图 2 不同提取溶剂对42种兽药平均回收率的影响Fig. 2 Effect of different extraction solvents on the average recoveries of the 42 veterinary drugsMeOH: methanol; HAc: acetic acid; ACN: acetonitrile.

由于畜肉样品比较黏稠,绞碎后不容易分散。匀浆机广泛用于分散畜肉样品,然而部分样品会附着在匀浆机的捣杆上造成目标化合物的损失。
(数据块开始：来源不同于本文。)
This is an optimization exercise on Yosys and OpenROAD, whose aim is small area, a short achievable clock period and few clock cycles per item, not a production implementation.
Where RTL was checked, it was by simulation tests only, not by an equivalence proof against the original.
The RTL of runs 1 and 2 was laid out without a check of its function.
Power figures rest on the tool's default switching activity, not on a simulated workload.

===== flow/run.sh =====
#!/bin/bash
# synth_recipe.tcl (not shown) runs the flow's synth.tcl, then flattens the netlist and writes it again
# the make line also repeats each setting of config.mk as NAME=value (left out here)
make -C /OpenROAD-flow-scripts/flow DESIGN_CONFIG=/design/flow/config.mk WORK_HOME=/design/flow/orfs CLKGATE_MAP_FILE= SYNTH_SCRIPT=/design/flow/synth_recipe.tcl finish

===== flow/config.mk =====
export PLATFORM = sky130hd
export DESIGN_NAME = rect_edge_conditional_median_unit
export DESIGN_NICKNAME = rect_edge_conditional_median_unit
export VERILOG_FILES = /design/flow/design.v
export SDC_FILE = /design/flow/constraint.sdc
export NUM_CORES = 4
export LEC_CHECK = 0
export CAP_MARGIN = 20
export CORE_MARGIN = 2
export CORE_UTILIZATION = 40
export SETUP_SLACK_MARGIN = 2.3
export SLEW_MARGIN = 20

===== flow/constraint.sdc =====
create_clock -name core_clock -period 4.5 [get_ports {clk}]
set_input_delay 0.9000 -clock core_clock [delete_from_list [all_inputs] [get_ports {clk}]]
set_output_delay 0.9000 -clock core_clock [all_outputs]
set_load 0.01 [all_outputs]

===== flow/design.v =====
`default_nettype none
package recm_pkg;
  localparam int IMAGE_SIDE   = 64;
  localparam int FRAME_PIXELS = IMAGE_SIDE * IMAGE_SIDE;
  localparam int LAG          = IMAGE_SIDE + 1;
  localparam int ADV_LAST     = FRAME_PIXELS + IMAGE_SIDE;
  localparam int PIX_W        = 8;
  localparam int CORNER_W     = 6;
  localparam int LEN_W        = 7;
  localparam int CFG_IDX_W    = 3;
  localparam int OQ_DEPTH     = 7;
  typedef logic [PIX_W-1:0] pix_t;
endpackage
`default_nettype wire
`default_nettype none
function automatic logic recm_gt(input logic [7:0] a, input logic [7:0] b);
  logic [7:0] g;
  logic [7:0] e;
  logic [3:0] g2;
  logic [3:0] e2;
  logic [1:0] g4;
  logic [1:0] e4;
  g = a & ~b;
  e = ~(a ^ b);
  for (int i = 0; i < 4; i++) begin
    g2[i] = g[2*i+1] | (e[2*i+1] & g[2*i]);
    e2[i] = e[2*i+1] & e[2*i];
  end
  for (int i = 0; i < 2; i++) begin
    g4[i] = g2[2*i+1] | (e2[2*i+1] & g2[2*i]);
    e4[i] = e2[2*i+1] & e2[2*i];
  end
  recm_gt = g4[1] | (e4[1] & g4[0]);
endfunction
module recm_pair (
  input  wire logic [7:0] a,
  input  wire logic [7:0] b,
  output logic [7:0]      lo,
  output logic [7:0]      hi
);
  always_comb begin
    if (recm_gt(a, b)) begin
      lo = b;
      hi = a;
    end else begin
      lo = a;
      hi = b;
    end
  end
endmodule
module recm_col3 (
  input  wire logic [7:0] plo,
  input  wire logic [7:0] phi,
  input  wire logic [7:0] m,
  output logic [7:0]      lo,
  output logic [7:0]      mid,
  output logic [7:0]      hi
);
  logic below;
  logic above;
  assign below = recm_gt(plo, m);
  assign above = recm_gt(m, phi);
  assign lo  = below ? m : plo;
  assign hi  = above ? m : phi;
  assign mid = below ? plo : (above ? phi : m);
endmodule
module recm_med3 (
  input  wire logic [7:0] a,
  input  wire logic [7:0] b,
  input  wire logic [7:0] c,
  output logic [7:0]      y
);
  logic ab;
  logic ac;
  logic bc;
  assign ab = recm_gt(a, b);
  assign ac = recm_gt(a, c);
  assign bc = recm_gt(b, c);
  always_comb begin
    if (ab == ac) begin
      y = (ab == bc) ? b : c;
    end else begin
      y = a;
    end
  end
endmodule
module recm_clamp (
  input  wire logic [7:0] x,
  input  wire logic [7:0] lo,
  input  wire logic [7:0] hi,
  output logic [7:0]      y
);
  assign y = recm_gt(lo, x) ? lo : (recm_gt(x, hi) ? hi : x);
endmodule
`default_nettype wire
`default_nettype none
module rect_edge_conditional_median_unit (
  input  wire logic                              clk,
  input  wire logic                              rst,
  input  wire logic                              push,
  input  wire logic                              mode,
  input  wire logic [recm_pkg::PIX_W-1:0]        pixel_in,
  output logic                                   full,
  output logic                                   empty,
  input  wire logic                              pop,
  output logic [recm_pkg::PIX_W-1:0]             pixel_out,
  output logic                                   frame_last,
  input  wire logic                              cfg_write,
  input  wire logic [recm_pkg::CFG_IDX_W-1:0]    cfg_index,
  input  wire logic [recm_pkg::PIX_W-1:0]        cfg_data
);
  localparam int D = recm_pkg::OQ_DEPTH;
  logic [5:0] cfg_left;
  logic [5:0] cfg_top;
  logic [6:0] cfg_width;
  logic [6:0] cfg_height;
  logic [7:0] cfg_mean;
  always_ff @(posedge clk) begin
    if (rst) begin
      cfg_left   <= '0;
      cfg_top    <= '0;
      cfg_width  <= '0;
      cfg_height <= '0;
      cfg_mean   <= '0;
    end else if (cfg_write) begin
      case (cfg_index)
        3'd0: cfg_left   <= cfg_data[5:0];
        3'd1: cfg_top    <= cfg_data[5:0];
        3'd2: cfg_width  <= cfg_data[6:0];
        3'd3: cfg_height <= cfg_data[6:0];
        3'd4: cfg_mean   <= cfg_data;
        default: begin
        end
      endcase
    end
  end
  logic       full_r;
  logic       acc_r;
  logic       mode_r;
  logic [7:0] pix_r;
  always_ff @(posedge clk) begin
    acc_r  <= push && !full_r && !rst;
    mode_r <= mode;
    pix_r  <= pixel_in;
  end
  logic [12:0] apos;
  logic        hres;       
  logic [11:0] qpos;       
  logic        adv;
  logic        rb;
  assign adv = acc_r && (mode_r == apos[12]);
  assign rb  = adv && hres;
  always_ff @(posedge clk) begin
    if (rst) begin
      apos <= '0;
      hres <= 1'b0;
      qpos <= '0;
    end else begin
      if (adv) begin
        if (apos == 13'(recm_pkg::ADV_LAST)) begin
          apos <= '0;
          hres <= 1'b0;
        end else begin
          apos <= apos + 13'd1;
          if (apos == 13'(recm_pkg::LAG - 1)) begin
            hres <= 1'b1;
          end
        end
      end
      if (rb) begin
        qpos <= qpos + 12'd1;
      end
    end
  end
  logic [7:0] R [1:65];
  always_ff @(posedge clk) begin
    if (adv) begin
      R[1] <= pix_r;
      for (int k = 2; k <= 65; k++) begin
        R[k] <= R[k-1];
      end
    end
  end
  logic [7:0] F [0:62];
  logic [7:0] res;
  logic       p1_v;
  logic       p2_v;
  logic       p3_v;
  always_ff @(posedge clk) begin
    if (p3_v) begin
      F[0] <= res;
      for (int j = 1; j <= 62; j++) begin
        F[j] <= F[j-1];
      end
    end
  end
  logic [1:0] k_infl;
  logic [7:0] t2;
  logic [7:0] tr1;
  logic [7:0] tr0;
  assign k_infl = 2'(p1_v) + 2'(p2_v) + 2'(p3_v);
  always_comb begin
    case (k_infl)
      2'd0:    t2 = F[62];
      2'd1:    t2 = F[61];
      2'd2:    t2 = F[60];
      default: t2 = F[59];
    endcase
  end
  always_ff @(posedge clk) begin
    if (adv) begin
      tr1 <= t2;
      tr0 <= tr1;
    end
  end
  function automatic logic on_edge(input logic [5:0] v, input logic [5:0] s,
                                   input logic [6:0] l);
    logic [8:0] vv;
    logic [8:0] sv;
    logic [8:0] far;
    vv  = 9'(v);
    sv  = 9'(s);
    far = sv + 9'(l);
    on_edge = (vv == sv) || (vv == sv + 9'd1) ||
              (vv == far - 9'd1) || (vv == far - 9'd2);
  endfunction
  logic [5:0] q_row;
  logic [5:0] q_col;
  logic       in_band;
  assign q_row   = qpos[11:6];
  assign q_col   = qpos[5:0];
  assign in_band = (q_row != 6'd0) && (q_row != 6'd63) &&
                   (q_col != 6'd0) && (q_col != 6'd63) &&
                   (on_edge(q_row, cfg_top, cfg_height) ||
                    on_edge(q_col, cfg_left, cfg_width));
  logic [7:0] c0_lo, c0_hi, c1_lo, c1_hi, c2_lo, c2_hi;
  logic [7:0] p1_c0lo, p1_c0hi, p1_c1lo, p1_c1hi, p1_c2lo, p1_c2hi;
  logic [7:0] p1_m1, p1_m2;
  logic       p1_band;
  recm_pair u_pc0 (.a(tr0), .b(R[2]),  .lo(c0_lo), .hi(c0_hi));
  recm_pair u_pc1 (.a(tr1), .b(R[1]),  .lo(c1_lo), .hi(c1_hi));
  recm_pair u_pc2 (.a(t2),  .b(pix_r), .lo(c2_lo), .hi(c2_hi));
  always_ff @(posedge clk) begin
    p1_c0lo <= c0_lo;
    p1_c0hi <= c0_hi;
    p1_c1lo <= c1_lo;
    p1_c1hi <= c1_hi;
    p1_c2lo <= c2_lo;
    p1_c2hi <= c2_hi;
    p1_m1   <= R[65];
    p1_m2   <= R[64];
    p1_band <= in_band;
  end
  logic [7:0] a1, m1, h1, a2, m2, h2;
  logic [7:0] s_lo, s_hi;
  logic [7:0] p2_a0, p2_h0, p2_A, p2_C, p2_s, p2_t, p2_c;
  logic       p2_filt;
  recm_col3 u_col1 (.plo(p1_c1lo), .phi(p1_c1hi), .m(p1_m1), .lo(a1), .mid(m1), .hi(h1));
  recm_col3 u_col2 (.plo(p1_c2lo), .phi(p1_c2hi), .m(p1_m2), .lo(a2), .mid(m2), .hi(h2));
  recm_pair u_pm   (.a(m1), .b(m2), .lo(s_lo), .hi(s_hi));
  always_ff @(posedge clk) begin
    p2_a0   <= p1_c0lo;
    p2_h0   <= p1_c0hi;
    p2_A    <= recm_gt(a1, a2) ? a1 : a2;
    p2_C    <= recm_gt(h2, h1) ? h1 : h2;
    p2_s    <= s_lo;
    p2_t    <= s_hi;
    p2_c    <= p1_m1;
    p2_filt <= p1_band && recm_gt(p1_m1, cfg_mean);
  end
  logic [7:0] x1, y1, x2, y2, a4, a5;
  logic [7:0] p3_lo, p3_hi;
  recm_clamp u_x1 (.x(p2_a0), .lo(p2_s), .hi(p2_t), .y(x1));
  recm_clamp u_y2 (.x(p2_h0), .lo(p2_s), .hi(p2_t), .y(y2));
  assign y1 = recm_gt(p2_C, p2_h0) ? p2_h0 : p2_C;
  assign x2 = recm_gt(p2_a0, p2_A) ? p2_a0 : p2_A;
  recm_med3 u_a4 (.a(p2_A), .b(x1), .c(y1), .y(a4));
  recm_med3 u_a5 (.a(x2), .b(y2), .c(p2_C), .y(a5));
  always_ff @(posedge clk) begin
    p3_lo <= p2_filt ? a4 : p2_c;
    p3_hi <= p2_filt ? a5 : p2_c;
  end
  recm_clamp u_res (.x(F[0]), .lo(p3_lo), .hi(p3_hi), .y(res));
  always_ff @(posedge clk) begin
    if (rst) begin
      p1_v <= 1'b0;
      p2_v <= 1'b0;
      p3_v <= 1'b0;
    end else begin
      p1_v <= rb;
      p2_v <= p1_v;
      p3_v <= p2_v;
    end
  end
  logic [2:0]  pend;
  logic        out_v;
  logic [7:0]  out_pix;
  logic        out_last;
  logic [11:0] opos;
  logic        load;
  logic        pop_ok;
  logic [7:0]  oldest;
  assign pop_ok = pop && out_v;
  assign load   = (pend != 3'd0) && (!out_v || pop);
  always_comb begin
    case (pend)
      3'd1:    oldest = F[0];
      3'd2:    oldest = F[1];
      3'd3:    oldest = F[2];
      3'd4:    oldest = F[3];
      3'd5:    oldest = F[4];
      3'd6:    oldest = F[5];
      default: oldest = F[6];
    endcase
  end
  always_ff @(posedge clk) begin
    if (rst) begin
      pend  <= '0;
      out_v <= 1'b0;
      opos  <= '0;
    end else begin
      pend  <= pend + 3'(p3_v) - 3'(load);
      out_v <= load || (out_v && !pop);
      if (load) begin
        opos <= opos + 12'd1;
      end
    end
  end
  always_ff @(posedge clk) begin
    if (load) begin
      out_pix  <= oldest;
      out_last <= (opos == 12'hfff);
    end
  end
  assign empty      = !out_v;
  assign pixel_out  = out_pix;
  assign frame_last = out_last;
  logic [3:0] owed;
  logic [3:0] owed_next;
  logic       nores;
  assign nores     = acc_r && !rb;
  assign owed_next = owed + 4'(push && !full_r) - 4'(pop_ok) - 4'(nores);
  always_ff @(posedge clk) begin
    if (rst) begin
      owed   <= '0;
      full_r <= 1'b0;
    end else begin
      owed   <= owed_next;
      full_r <= (owed_next >= 4'(D + 1));
    end
  end
  assign full = full_r;
endmodule
`default_nettype wire

==> reports/results.txt, run 1 <==
Max_cap viols -> 0
Die area -> 0.1208 mm²
Synthesized netlist net count -> 3103
Crit path top cell by count -> buf_4
Port Buffer Count -> 35
Mapped Cells -> 2877
Fin Clk Skew -> 0.05540 ns
TNS Setup -> 0 ns
Synth area leader -> edfxtp_1
Hold Vio Cnt, Final -> 0
Routed via count -> 24410
Worst R2R Path Depth -> 18
M1 GR Usage -> 21.35%
Total grt overflow -> 0
Tot GR Track Use -> 14.59%
Initial antenna violation count -> 0
Layout cell share with drive strength beyond 1 -> 27.87%
Synth Warn # -> 9
Hold path cells -> 0
CP peak stage delay -> 0.37 ns
Final nets -> 3467
Clock root buffer master -> clkbuf_16
Min Tclk post-route -> 3.825 ns
Die Ht -> 347.6 µm
Post-Syn Area -> 0.04723 mm²
Clock H-tree levels -> 3
Count of cell types in the netlist -> 79
Family with the most delay on the worst path -> compound AO/OA/AOI/OAI gates
Met2 GRT Util -> 21.96%
Pre-CTS setup slack -> 0.2650 ns
Seq cells post-synth -> 1280
Syn Area/Cell -> 16.42 µm²
Worst Tran Pin Value -> 0.8668 ns
Clock Sinks -> 1280
Total core area -> 0.1176 mm²
Fmax achieved -> 261.4 MHz
Clock buffer depth -> 3
RSZ-0062 raised after global routing -> yes
Status -> finished clean
DRC viols -> 0
# hold bufs at CTS -> 0
Peak supply drop -> 0.3908 mV
Register area share after synthesis -> 76.49%
Cell Count, Final, Fillers Out -> 4884
Synth Flop Type -> edfxtp_1
Worst Path Arrival -> 4.41 ns
Worst-path clk slew -> 0.07 ns
Power Dens Cells -> 527.7 mW/mm²
Fillers -> 9571
Final setup fails -> 0
Number of flops mapped to enable cells by yosys -> 1049
Synth area leaders -> edfxtp_1 67%, dfxtp_1 9.8%, ha_1 5.2%
Critical Path Stages -> 18
Final Slew Violations -> 0
Tcrit/Tclk final -> 85.00%
Cells after DPL -> 4446
Vias in the first global route -> 23930
Vias per inst -> 4.999
Area Overhead vs Synth -> 24.20%
Final ANT Viol Nets -> 0
Num ports -> 36
Dpl hpwl -> 52.10 mm
Worst slew margin -> 42.13%
TritonRoute pass-1 iters -> 8
Ant diodes -> 0
Hold Path Class -> reg -> reg
TritonCTS clock tree -> yes
Setup Crit Path Kind -> reg -> reg
Largest net degree at the start of global routing -> 95
Final worst slack -> 0.6749 ns
DRT iter0 DRCs -> 2031
Cts bufs inserted -> 121
Synth async-reset ratio -> 0%
Worst-Skew Late Latency -> 0.74 ns
Routed length per instance -> 18.55 µm
Worst path required time -> 5.09 ns
Starting Density -> 40.16%
Crit. End Element -> flip-flop
Share of the synthesized area in the top cell type -> 66.70%
Critical-path cell list -> inv_1 -> ha_4 -> nand4b_1 -> a211oi_2 -> nor3_4 -> buf_4 -> buf_4 -> mux2i_4 -> o21ai_1 -> buf_4 -> ha_1 -> and4_1 -> a221oi_2 -> o21a_1 -> nand2_2 -> o22ai_4 -> a221oi_4 -> a21o_1
Cell leakage power -> 20.61 nW
Startpoint Class -> flip-flop
CP Max Fanout -> 6
Row count -> 126
CP bufs+invs -> 4
First-pass GRT wire length -> 138.2 mm
Pwr Total -> 30.95 mW
Chip Width -> 347.6 µm
Routability Congestion -> 0.8835
Final WL -> 90.61 mm
Critical path's slowest cell -> dfxtp_4
Top Usage Layer GRT -> met2
Met3 GRT Util -> 2.640%
==> metrics by stage <==
stage	hold WS [ns]	instance area (µm²)	util (%)
floorplan	0.3096	47490	-
global placement	0.3147	49970	42.49
global route	0.3035	58660	49.87
finish	0.3103	58660	49.87
detailed placement	0.3138	49970	42.49
CTS	0.3037	57050	48.51
==> where the power goes <==
group	total, mW	internal [mW]	leakage, nW	switching [mW]
clock	10.4	5.92	2.02	4.52
sequential	13.7	13.3	11.1	0.424
combinational	6.80	3.23	7.53	3.57
total	31.0	22.4	20.6	8.51
==> area by class of cell <==
| cell class | count | area, µm² | area share (%) |
|---|---|---|---|
| Inverter | 180 | 726.9 | 1.239 |
| Clock buffer | 156 | 3283 | 5.597 |
| Clock inverter | 74 | 877.1 | 1.495 |
| Tap cell | 1536 | 1922 | 3.276 |
| Sequential cell | 1280 | 36260 | 61.82 |
| Timing Repair inverter | 5 | 73.82 | 0.1259 |
| Timing Repair Buffer | 288 | 2878 | 4.906 |
| Multi-Input combinational cell | 1365 | 12630 | 21.54 |
==> timing repair <==
action / in CTS / in global routing
pin swaps: 148 / 129
gates resized for setup: 490 / 219
cloned: 18 / 5
endpoints found under the setup margin: 843 / 584
setup buffers: 129 / 56
==> layout by cell type (no fill, tap or decap), types with 15 or more instances in the layout <==
master           count
a21oi_1             69
edfxtp_1          1049
dfxtp_2             34
clkbuf_16          129
clkdlybuf4s50_1     22
xor2_1              38
xnor2_1             33
nor3_1              15
nand4_1             28
mux2_4              48
inv_2               25
buf_4              160
o211ai_1            17
nand2b_1            20
clkinv_2            22
inv_1              146
o21ai_2             16
dfxtp_4             25
ha_4                49
mux2i_2             15
nor2_1             143
o21a_1              15
nor2_2              15
clkbuf_1            26
nor2b_1             24
a31oi_1             16
dfxtp_1            172
a21oi_4             24
o21ai_0             41
a21o_1              50
mux2i_1             76
a21oi_2             53
buf_6               66
ha_1               139
nand3_1             40
o21ai_1             30
nand2_1             83
==> synth_stat cells (8+ instances only) <==
master    count
nand2_1      97
nand3_1      46
o31ai_1      12
inv_1       176
a211oi_1      9
mux2i_1     102
o21a_1       17
a21oi_1     146
mux2_2       52
clkbuf_1     46
and3_1       16
nor2_1      171
nand2b_1     21
edfxtp_1   1049
ha_1        195
buf_1         8
o22ai_1       9
xnor2_1      44
nor2b_1      28
o211ai_1     17
dfxtp_1     231
mux4_2       10
nor3_1       20
o21ai_0      85
and2_1        8
nand4_1      28
xor2_1       41
a21o_1       51
a31oi_1      17
==> kinds of logic (layout without fill, tap and decap cells) <==
kind of cell | after synthesis | after routing | synth area share [%]
flops | 1280 | 1280 | 76.49
simple gates | 469 | 469 | 4.732
compound gates | 441 | 445 | 5.979
buf+inv | 236 | 703 | 1.892
fa+ha+maj | 201 | 201 | 5.420
mux | 164 | 164 | 3.878
xor+xnor | 86 | 86 | 1.611
==> sequential cells by signal, summed over array words and instances (netlist names), 12 cells and up <==
register and flops:
opos 12, R 520, F 504, qpos 12, apos 13
==> layer usage <==
layer / up-vias / routed length [µm]
li1: 11570 / -
met1: 12130 / 42700
met2: 515 / 40880
met3: 195 / 3955
met4: 0 / 3077
met5: - / 0
==> path summary, 6_finish.rpt <==
path                                          from          endpoint  slack (ns)
worst max-delay path               p2_t[2]$_DFF_P_  p3_hi[5]$_DFF_P_        0.67
worst min-delay path            p1_c0lo[6]$_DFF_P_  p2_a0[6]$_DFF_P_        0.31
worst max register to register     p2_t[2]$_DFF_P_  p3_hi[5]$_DFF_P_        0.67
worst min register to register  p1_c0lo[6]$_DFF_P_  p2_a0[6]$_DFF_P_        0.31
==> run 2, diff against run 1 <==
--- a/flow/config.mk
+++ b/flow/config.mk
@@ -7,2 +7,3 @@
 export LEC_CHECK = 0
+export ABC_CLOCK_PERIOD_IN_PS = 2000
 export CAP_MARGIN = 20
==> run 2 against run 1 <==
Critical path depth unchanged. Die area did not move. Largest power group unchanged. Worst setup slack unchanged. Non-clock buffer count stayed put. Combinational power about the same. Worst hold slack unchanged. Utilization is the same. Design area is the same. Global-route usage unchanged. Flip-flop and latch count unchanged. Clock power barely moved. Sequential share of layout area did not move.
==> reports/results.txt, run 2 <==
Status -> finished clean
Critical-path cell list -> inv_1 -> ha_4 -> nand4b_1 -> a211oi_2 -> nor3_4 -> buf_4 -> buf_4 -> mux2i_4 -> o21ai_1 -> buf_4 -> ha_1 -> and4_1 -> a221oi_2 -> o21a_1 -> nand2_2 -> o22ai_4 -> a221oi_4 -> a21o_1
DRT iter0 DRCs -> 2031
Worst Tran Pin Value -> 0.8668 ns
Cells after DPL -> 4446
Total grt overflow -> 0
Routed length per instance -> 18.55 µm
Power Dens Cells -> 527.7 mW/mm²
Top Registers -> R (520), F (504), apos (13)
Setup Crit Path Kind -> reg -> reg
Chip Width -> 347.6 µm
Most frequent cells in the layout -> 1049 x edfxtp_1, 172 x dfxtp_1, 160 x buf_4
DRC viols -> 0
Register cell area after layout -> 0.03626 mm²
Largest net degree at the start of global routing -> 95
Max_cap viols -> 0
Syn Area/Cell -> 16.42 µm²
Commonest non-fill, non-tap cell in the layout -> edfxtp_1
Worst slew margin -> 42.13%
Area Overhead vs Synth -> 24.20%
Top Usage Layer GRT -> met2
Clock H-tree levels -> 3
Commonest cells post-synth -> 1049 x edfxtp_1, 231 x dfxtp_1, 195 x ha_1
Final setup fails -> 0
Row count -> 126
Clock root buffer master -> clkbuf_16
Synth area leader -> edfxtp_1
Final ANT Viol Nets -> 0
Vias in the first global route -> 23930
Final WL -> 90.61 mm
Min Tclk post-route -> 3.825 ns
Mapped Cells -> 2877
CP bufs+invs -> 4
CP peak stage delay -> 0.37 ns
Synth area leaders -> edfxtp_1 67%, dfxtp_1 9.8%, ha_1 5.2%
Critical path's slowest cell -> dfxtp_4
Die area -> 0.1208 mm²
Most frequent cell after synthesis -> edfxtp_1
Hold Vio Cnt, Final -> 0
Register area share after synthesis -> 76.49%
Cts bufs inserted -> 121
Worst Path Arrival -> 4.41 ns
Dpl hpwl -> 52.10 mm
Cell leakage power -> 20.61 nW
Startpoint Class -> flip-flop
Final nets -> 3467
Peak supply drop -> 0.3908 mV
Family with the most delay on the worst path -> compound AO/OA/AOI/OAI gates
Post-Syn Area -> 0.04723 mm²
Worst path required time -> 5.09 ns
Final Slew Violations -> 0
Number of flops mapped to enable cells by yosys -> 1049
M1 GR Usage -> 21.35%
Multi-input logic area -> 0.01263 mm²
Worst-path clk slew -> 0.07 ns
Synth async-reset ratio -> 0%
Die Ht -> 347.6 µm
Share of the synthesized area in the top cell type -> 66.70%
Util after Layout -> 49.87%
Clock buffer depth -> 3
Synthesized netlist net count -> 3103
Largest register FFs -> 520
Cell Count, Final, Fillers Out -> 4884
Tcrit/Tclk final -> 85.00%
Total core area -> 0.1176 mm²
Routed via count -> 24410
Fin Clk Skew -> 0.05540 ns
Seq cells post-synth -> 1280
Dpl cell area -> 0.04997 mm²
Starting Density -> 40.16%
Crit. End Element -> flip-flop
TritonRoute pass-1 iters -> 8
Vias per inst -> 4.999
Clock Sinks -> 1280
Synth Flop Type -> edfxtp_1
Num ports -> 36
Hold Path Class -> reg -> reg
Tot GR Track Use -> 14.59%
Met3 GRT Util -> 2.640%
Routability Congestion -> 0.8835
Worst-Skew Late Latency -> 0.74 ns
Met2 GRT Util -> 21.96%
Port Buffer Count -> 35
Reg with most FFs -> R
RSZ-0062 raised after global routing -> yes
Ant diodes -> 0
Layout cell share with drive strength beyond 1 -> 27.87%
Synth Warn # -> 9
First-pass GRT wire length -> 138.2 mm
Fillers -> 9571
Final instance area -> 0.05866 mm²
Pwr Total -> 30.95 mW
Count of cell types in the netlist -> 79
Initial antenna violation count -> 0
Fmax achieved -> 261.4 MHz
Crit path top cell by count -> buf_4
TritonCTS clock tree -> yes
CP Max Fanout -> 6
-- run 2: cell counts after synthesis --
Identical to the previous run, type by type.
实验发现,水具有良好的组织渗透性,当在样品中预先加入水时,能够良好地分散样品,增加有机溶剂与样品的接触面积;而且水的极性强,对于强极性化合物的提取能力也强。因此,在提取样品时应预先加入少量水分散样品。干肉制品黏稠度小,直接采用提取溶剂就可均匀分散,不需加入水。

2.3.2净化条件的选择

本研究涉及13类兽药的检测,参考国家标准与出入境检验检疫行业标准,不同类别兽药分别用HLB、C18、MCX固相萃取小柱进行净化,或直接采取液-液萃取方式净化。以猪肉基质为例,考察了HLB、C18以及MCX固相萃取小柱的净化效果,发现HLB固相萃取小柱仅对部分磺胺类、喹诺酮类、糖皮质激素类、β-受体激动剂类兽药以及罗红霉素、氯霉素回收率高;C18固相萃取小柱平均回收率为67.86%,其中磺胺噻唑、恩诺沙星、双氟沙星、氟哌啶醇、沙美特罗的回收率极低;MCX固相萃取小柱仅对部分β-受体激动剂类兽药回收率高。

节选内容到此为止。